Lines holding the word "wantRelease" are the ones to copy from the data below.
===== Recorded information =====
`src/inc/embi_pkg.sv`:
```
/*
  Constants, enumerations and carrier structs of the external memory bus
  interface: bus widths, memory width codes, strobe spaces and states.
  Assumes a single clock domain; every file imports the whole package.
*/
// How it works
// - The 32-bit data bus is two-way and floats when not driven.
// - The 24-bit address bus is an output that can float.
// - The direction line is high for reads and low for writes.
// - Lane 3 strobe is a byte enable on 32-bit memory, address one else.
// - Lane 2 strobe is a byte enable on 32-bit memory, address two on 8-bit.
// - Lanes 1 and 0 are byte enables on 32- and 16-bit memory; on 8-bit only lane 0 is.
// - Peripheral accesses use their own strobe on the shared bus lines.
// - The outside device signals ready and the access ends only then.
// - A low release request finishes the access and floats the bus.
// - While released nothing starts; resume on request high or inhibit.
// - The grant goes low only once the bus floats and access is held.
// - The grant is high when the request is high or inhibit is set.
// - With width select low an instruction is one 32-bit fetch.
// - With width select high an instruction is two 16-bit fetches.
// - Width select at reset sets both strobe groups' width values.
// - High-impedance, release and reset float bus lines; strobes, grant less.
`default_nettype none
package embi_pkg;
  localparam int ADDR_W = 24;
  localparam int DATA_W = 32;
  localparam int HALF_W = 16;
  localparam int BYTE_W = 8;
  localparam logic [1:0] SUB_FIRST  = 2'h0;
  localparam logic [1:0] SUB_SECOND = 2'h2;

  typedef enum logic [1:0] {
    WID_8  = 2'b00,
    WID_16 = 2'b01,
    WID_32 = 2'b10
  } embi_width_e;

  typedef enum logic [1:0] {
    SPC_STRB0 = 2'b00,
    SPC_STRB1 = 2'b01,
    SPC_IO    = 2'b10
  } embi_space_e;

  typedef enum logic [1:0] {
    ST_INIT     = 2'b00,
    ST_IDLE     = 2'b01,
    ST_ACCESS   = 2'b10,
    ST_RELEASED = 2'b11
  } embi_state_e;

  // One memory strobe group; lanes 3 and 2 are active low when enables.
  typedef struct packed {
    logic lane3OrAddr1;
    logic lane2OrAddr2;
    logic lane1N;
    logic lane0N;
  } embi_strobe_s;

  typedef struct packed {
    logic              write;
    logic              fetch;
    embi_space_e       space;
    logic [1:0]        sub;
    logic [ADDR_W-1:0] addr;
    logic [DATA_W-1:0] data;
  } embi_req_s;

  typedef struct packed {
    embi_width_e widthZero;
    embi_width_e widthOne;
  } embi_cfg_s;

  localparam embi_strobe_s STRB_IDLE = 4'hf;
endpackage
`default_nettype wire

```
`src/hdl/embi_bus_if.sv`:
```
/*
  External memory bus interface, device side: turns core requests into
  pin-level accesses on two memory strobe groups and one peripheral strobe,
  handles ready, bus release and the program fetch width.
  Assumes pins are synchronous to clk_sys; tri-state is resolved outside.
*/
`timescale 1ns/100ps
`default_nettype none
module embi_bus_if (
  // Clock and reset.
  input  wire logic                      clk_sys,
  input  wire logic                      rst_n,
  // Core request and answer.
  input  wire logic                      reqValid,
  output logic                           reqReady,
  input  wire embi_pkg::embi_req_s       req,
  output logic                           respValid,
  output logic [embi_pkg::DATA_W-1:0]    respData,
  // Core width configuration and release inhibit.
  input  wire logic                      cfgWrite,
  input  wire embi_pkg::embi_cfg_s       cfgIn,
  output embi_pkg::embi_cfg_s            cfgOut,
  input  wire logic                      releaseInhibitBit,
  // External bus pins.
  output logic [embi_pkg::ADDR_W-1:0]    extAddr,
  output logic                           extAddrOe,
  output logic [embi_pkg::DATA_W-1:0]    extDataOut,
  input  wire logic [embi_pkg::DATA_W-1:0] extDataIn,
  output logic                           extDataOe,
  output logic                           readNotWrite,
  output logic                           readNotWriteOe,
  output embi_pkg::embi_strobe_s         memStrobeZero,
  output embi_pkg::embi_strobe_s         memStrobeOne,
  output logic                           peripheralIoStrobeN,
  output logic                           strobeOe,
  input  wire logic                      readyN,
  input  wire logic                      busReleaseReqN,
  output logic                           busReleaseGrantN,
  output logic                           busReleaseGrantOe,
  input  wire logic                      programWidthSelect,
  input  wire logic                      forceHighImpedance
);
  import embi_pkg::*;

  typedef struct packed {
    embi_state_e       st;
    embi_cfg_s         cfg;
    logic              write;
    logic              fetch;
    logic              twoHalf;
    embi_space_e       space;
    logic [1:0]        sub;
    logic [ADDR_W-1:0] addr;
    logic [DATA_W-1:0] data;
    logic              done;
  } embi_st_s;

  embi_st_s cur_ff;
  embi_st_s nxt_cur;
  logic     wantRelease;
  embi_width_e accWidth;
  embi_strobe_s laneGroup;

  ////////////////////////////////////////////////////////////////////////
  // Lane strobes from the effective width and the byte offset.
  function automatic embi_strobe_s lanes(embi_width_e w, logic [1:0] s,
                                         logic act);
    embi_strobe_s r;
    r = STRB_IDLE;
    case (w)
      WID_32: begin
        r = act ? 4'h0 : 4'hf;
      end
      WID_16: begin
        r.lane3OrAddr1 = s[1];
        r.lane1N = ~act;
        r.lane0N = ~act;
      end
      WID_8: begin
        r.lane3OrAddr1 = s[0];
        r.lane2OrAddr2 = s[1];
        r.lane0N = ~act;
      end
      default: r = STRB_IDLE;
    endcase
    return r;
  endfunction

  // A request for release is honoured only when inhibit is clear.
  assign wantRelease = ~busReleaseReqN & ~releaseInhibitBit;
  // Fetch width follows the select pin as latched when the fetch is taken; data follows its group.
  always_comb begin
    if (cur_ff.twoHalf) begin
      accWidth = WID_16;
    end else if (cur_ff.fetch) begin
      // A single fetch is always a full word, whatever the group width.
      accWidth = WID_32;
    end else if (cur_ff.space == SPC_STRB1) begin
      accWidth = cur_ff.cfg.widthOne;
    end else if (cur_ff.space == SPC_STRB0) begin
      accWidth = cur_ff.cfg.widthZero;
    end else begin
      accWidth = WID_32;
    end
  end
  assign laneGroup = lanes(accWidth, cur_ff.sub, cur_ff.st == ST_ACCESS);

  ////////////////////////////////////////////////////////////////////////
  // Next state. Release is checked only between accesses, so an access in
  // flight always finishes before the bus floats.
  always_comb begin
    nxt_cur = cur_ff;
    nxt_cur.done = 1'b0;
    if (cfgWrite && cur_ff.st != ST_INIT) begin
      nxt_cur.cfg = cfgIn;
    end
    case (cur_ff.st)
      ST_INIT: begin
        // Width select caught on the first edge after reset release.
        nxt_cur.cfg.widthZero = programWidthSelect ? WID_16 : WID_32;
        nxt_cur.cfg.widthOne  = programWidthSelect ? WID_16 : WID_32;
        nxt_cur.st = ST_IDLE;
      end
      ST_IDLE: begin
        if (wantRelease) begin
          nxt_cur.st = ST_RELEASED;
        end else if (reqValid) begin
          nxt_cur.st      = ST_ACCESS;
          nxt_cur.write   = req.write & ~req.fetch;
          nxt_cur.fetch   = req.fetch;
          nxt_cur.twoHalf = req.fetch & programWidthSelect;
          nxt_cur.space   = req.space;
          nxt_cur.sub     = req.fetch ? SUB_FIRST : req.sub;
          nxt_cur.addr    = req.addr;
          nxt_cur.data    = req.data;
        end
      end
      ST_ACCESS: begin
        if (!readyN) begin
          if (cur_ff.twoHalf && cur_ff.sub == SUB_FIRST) begin
            nxt_cur.data[HALF_W-1:0] = extDataIn[HALF_W-1:0];
            nxt_cur.sub = SUB_SECOND;
          end else begin
            nxt_cur.st   = ST_IDLE;
            nxt_cur.done = 1'b1;
            if (cur_ff.twoHalf) begin
              nxt_cur.data[DATA_W-1:HALF_W] = extDataIn[HALF_W-1:0];
            end else if (!cur_ff.write) begin
              case (accWidth)
                WID_16: nxt_cur.data = {{HALF_W{1'b0}},
                                        extDataIn[HALF_W-1:0]};
                WID_8: nxt_cur.data = {{(DATA_W-BYTE_W){1'b0}},
                                       extDataIn[BYTE_W-1:0]};
                default: nxt_cur.data = extDataIn;
              endcase
            end
          end
        end
      end
      ST_RELEASED: begin
        if (!wantRelease) begin
          nxt_cur.st = ST_IDLE;
        end
      end
      default: nxt_cur.st = ST_IDLE;
    endcase
  end

  // State register; reset holds the bus idle with widths at 32 bits.
  always_ff @(posedge clk_sys or negedge rst_n) begin
    if (!rst_n) begin
      cur_ff <= '{st: ST_INIT, cfg: '{WID_32, WID_32}, space: SPC_STRB0,
                  default: '0};
    end else begin
      cur_ff <= nxt_cur;
    end
  end

  ////////////////////////////////////////////////////////////////////////
  // Core side.
  assign reqReady  = (cur_ff.st == ST_IDLE) & ~wantRelease;
  assign respValid = cur_ff.done;
  assign respData  = cur_ff.data;
  assign cfgOut    = cur_ff.cfg;

  // Pin side. Address, data and direction float on high impedance, release
  // or reset;
  // strobes keep driving high under reset so memories stay deselected.
  assign extAddr        = cur_ff.addr;
  assign extDataOut     = cur_ff.data;
  assign readNotWrite   = ~cur_ff.write;
  assign extAddrOe      = rst_n & ~forceHighImpedance
                          & (cur_ff.st != ST_RELEASED);
  assign readNotWriteOe = extAddrOe;
  assign extDataOe      = extAddrOe & cur_ff.write
                          & (cur_ff.st == ST_ACCESS);
  assign strobeOe       = ~forceHighImpedance
                          & (cur_ff.st != ST_RELEASED);
  assign memStrobeZero  = (cur_ff.space == SPC_STRB0) ? laneGroup
                          : STRB_IDLE;
  assign memStrobeOne   = (cur_ff.space == SPC_STRB1) ? laneGroup
                          : STRB_IDLE;
  assign peripheralIoStrobeN = ~((cur_ff.space == SPC_IO)
                                 & (cur_ff.st == ST_ACCESS));
  assign busReleaseGrantN  = cur_ff.st != ST_RELEASED;
  assign busReleaseGrantOe = ~forceHighImpedance;

  logic inAcc;
  assign inAcc = cur_ff.st == ST_ACCESS;
endmodule
`default_nettype wire

```
`config.mk`:
```
export PLATFORM = sky130hd
export DESIGN_NAME = embi_bus_if
export DESIGN_NICKNAME = d
export VERILOG_FILES = /design/src/inc/embi_pkg.sv /design/src/hdl/embi_bus_if.sv
export SDC_FILE = /design/constraint.sdc
export NUM_CORES = 1
export LEC_CHECK = 0
export BUFFER_PORTS_ARGS = -buffer_cell sky130_fd_sc_hd__buf_2
export CAP_MARGIN = 30
export CELL_PAD_IN_SITES_DETAIL_PLACEMENT = 1
export CELL_PAD_IN_SITES_GLOBAL_PLACEMENT = 1
export CORE_MARGIN = 4
export CORE_UTILIZATION = 29
export DETAILED_ROUTE_END_ITERATION = 6
export GPL_TIMING_DRIVEN = 0
export HOLD_SLACK_MARGIN = 0.1
export MAX_ROUTING_LAYER = met4
export PLACE_DENSITY = 0.82
export SETUP_SLACK_MARGIN = 0.5
export SYNTH_ARGS = -nofsm -noshare
export SYNTH_HDL_FRONTEND = slang
export SYNTH_SLANG_ARGS = --single-unit
```
`constraint.sdc`:
```
create_clock -name clk_sys -period 2.9 [get_ports clk_sys]
set_input_delay 0.29 -clock clk_sys [delete_from_list [all_inputs] [get_ports clk_sys]]
set_output_delay 0.29 -clock clk_sys [all_outputs]
set_load 0.01 [all_outputs]
```
==> run metrics, run 1 <==
relative max-transition margin between 60% and 70%; master of the slowest instance on the critical path dfrtp_1; buffers added on ports between 200 and 250; drt initial violations between 100 and 150; total power after layout ~6700 uW; count of pins on the block boundary about 220; final critical-path share of the clock period 85.7%; Post-synth EDFFs 0; Seq cells post-synth 70; standard-cell rows between 40 and 50; sum of overflow across all layers after global routing 0; kind of critical path reg -> out; x dimension of the die approximately 130 um; kind of launch point of the worst setup path flop; max_cap viols 0; sum of negative setup slack 0 ps; sequential standard cell area around 1800 um2; mean instance size in the synthesized netlist about 10 um2; Crit path required time about 2600 ps; unrepaired setup endpoints after global routing yes; CP arrival about 2200 ps; fmax slightly above 400 MHz; instance count of the mapped netlist between 400 and 500; Ant. Diodes 0; leakage power between 0.003 and 0.004 uW; utilization of the core after routing 43.4%; final-layout fill cell count between 1500 and 2000; fin. max-slew vios 0; antenna-violating nets left 0; number of antenna violations at the first check in global routing 0; ordered list of cells on the worst path buf_8 > mux2i_4 > o31ai_4 > inv_2 > ha_4 > a221o_1 > a21oi_2 > nand2_1 > buf_2; power per cell area ~1100 nW/um2; wire length of the first global-routing pass between 20000 and 25000 um; insertion delay of the later-clocked pin in the worst-skew pair between 300 and 400 ps; post-route minimum period about 2500 ps; Setup Viol. Count Final 0; worst-case clock buffer depth 2; CTS root buffer clkbuf_16; number of remaining DRC errors 0; half-perimeter wire length after placement 11700 um; syn nets approximately 520; peak fanout along the critical path 4; summed instance area of the synthesized netlist between 4000 and 5000 um2; pin count of the biggest net entering global routing 44; dominant cells by area after synthesis dfrtp_1 (40%), buf_4 (17%), mux2_2 (9.0%), a22o_1 (3.3%), a22oi_1 (2.8%); kind of end point of the critical path primary output; class of the tightest hold or removal check in -> reg; Layout area overhead 44.4%; Die Height between 100 and 150 um; placer congestion estimate around 0.77; CTS tree built; Post-synth ARST share between 90% and 100%; area inside the core boundary between 10000 and 15000 um2; overall global routing resource usage about 17%; sequential area share after synthesis 41.4%; buffers and inverters on the worst path 3; worst-case clock skew 4.81 ps; most frequently used flop master after synthesis dfrtp_1; vias per inst 4.55; die outline area ~17000 um2; largest stage delay on the critical path between 300 and 400 ps; final wirelength approximately 14000 um; Avg WL per Cell around 17 um; Starting Density a little under a third; family with the most delay on the worst path compound AO/OA/AOI/OAI gates; vias in the first global route 4285; number of endpoints with negative hold slack in the final report 0; CTS Buf Count 9; Worst path depth 9; Yosys top cell by area dfrtp_1; vias ~3800; share of the synthesized area in the top cell type around two fifths; fraction of layout instances using a drive strength above 1 65.9%; total clock sinks 70; area taken by multi-input logic gates approximately 1800 um2; peak ir drop on the vdd network 0.429 mV; number of nets in the layout about 750; run status complete, no violations; Max H-tree Level 3; slew of the pin with the lowest slew margin 556 ps; Worst-path clk slew roughly 60 ps; count of distinct cell types in the synthesized netlist 44; detailed-router iteration count before antenna repair 4; Yosys Warn Count 0; number of stages on the worst hold path 2; worst r2r path cells 12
=====
» Solution to the problem
  logic     wantRelease;
  assign wantRelease = ~busReleaseReqN & ~releaseInhibitBit;
        if (wantRelease) begin
        if (!wantRelease) begin
  assign reqReady  = (cur_ff.st == ST_IDLE) & ~wantRelease;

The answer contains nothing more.